_PROBLEM DETAILS:_ Every entry must be copied word for word.

DATA EXCERPTS: Begin

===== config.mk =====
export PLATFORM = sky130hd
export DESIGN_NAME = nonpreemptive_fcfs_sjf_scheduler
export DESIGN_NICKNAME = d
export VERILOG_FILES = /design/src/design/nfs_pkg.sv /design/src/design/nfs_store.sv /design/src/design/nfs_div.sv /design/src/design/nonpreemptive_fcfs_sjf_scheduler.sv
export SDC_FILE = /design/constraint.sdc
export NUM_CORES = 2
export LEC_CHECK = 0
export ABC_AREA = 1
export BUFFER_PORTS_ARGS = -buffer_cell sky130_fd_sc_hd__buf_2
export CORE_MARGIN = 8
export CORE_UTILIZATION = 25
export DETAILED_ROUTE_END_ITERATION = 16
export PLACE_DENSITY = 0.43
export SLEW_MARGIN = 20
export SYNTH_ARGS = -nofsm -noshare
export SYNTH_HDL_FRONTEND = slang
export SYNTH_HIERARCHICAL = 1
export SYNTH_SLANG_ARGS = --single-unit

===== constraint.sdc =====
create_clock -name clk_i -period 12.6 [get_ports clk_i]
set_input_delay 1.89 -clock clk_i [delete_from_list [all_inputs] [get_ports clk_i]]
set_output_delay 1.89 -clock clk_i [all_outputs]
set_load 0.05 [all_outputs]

DATA EXCERPTS: End

_PROBLEM SOLUTION:_
===== config.mk =====
export PLATFORM = sky130hd
export DESIGN_NAME = nonpreemptive_fcfs_sjf_scheduler
export DESIGN_NICKNAME = d
export VERILOG_FILES = /design/src/design/nfs_pkg.sv /design/src/design/nfs_store.sv /design/src/design/nfs_div.sv /design/src/design/nonpreemptive_fcfs_sjf_scheduler.sv
export SDC_FILE = /design/constraint.sdc
export NUM_CORES = 2
export LEC_CHECK = 0
export ABC_AREA = 1
export BUFFER_PORTS_ARGS = -buffer_cell sky130_fd_sc_hd__buf_2
export CORE_MARGIN = 8
export CORE_UTILIZATION = 25
export DETAILED_ROUTE_END_ITERATION = 16
export PLACE_DENSITY = 0.43
export SLEW_MARGIN = 20
export SYNTH_ARGS = -nofsm -noshare
export SYNTH_HDL_FRONTEND = slang
export SYNTH_HIERARCHICAL = 1
export SYNTH_SLANG_ARGS = --single-unit

===== constraint.sdc =====
create_clock -name clk_i -period 12.6 [get_ports clk_i]
set_input_delay 1.89 -clock clk_i [delete_from_list [all_inputs] [get_ports clk_i]]
set_output_delay 1.89 -clock clk_i [all_outputs]
set_load 0.05 [all_outputs]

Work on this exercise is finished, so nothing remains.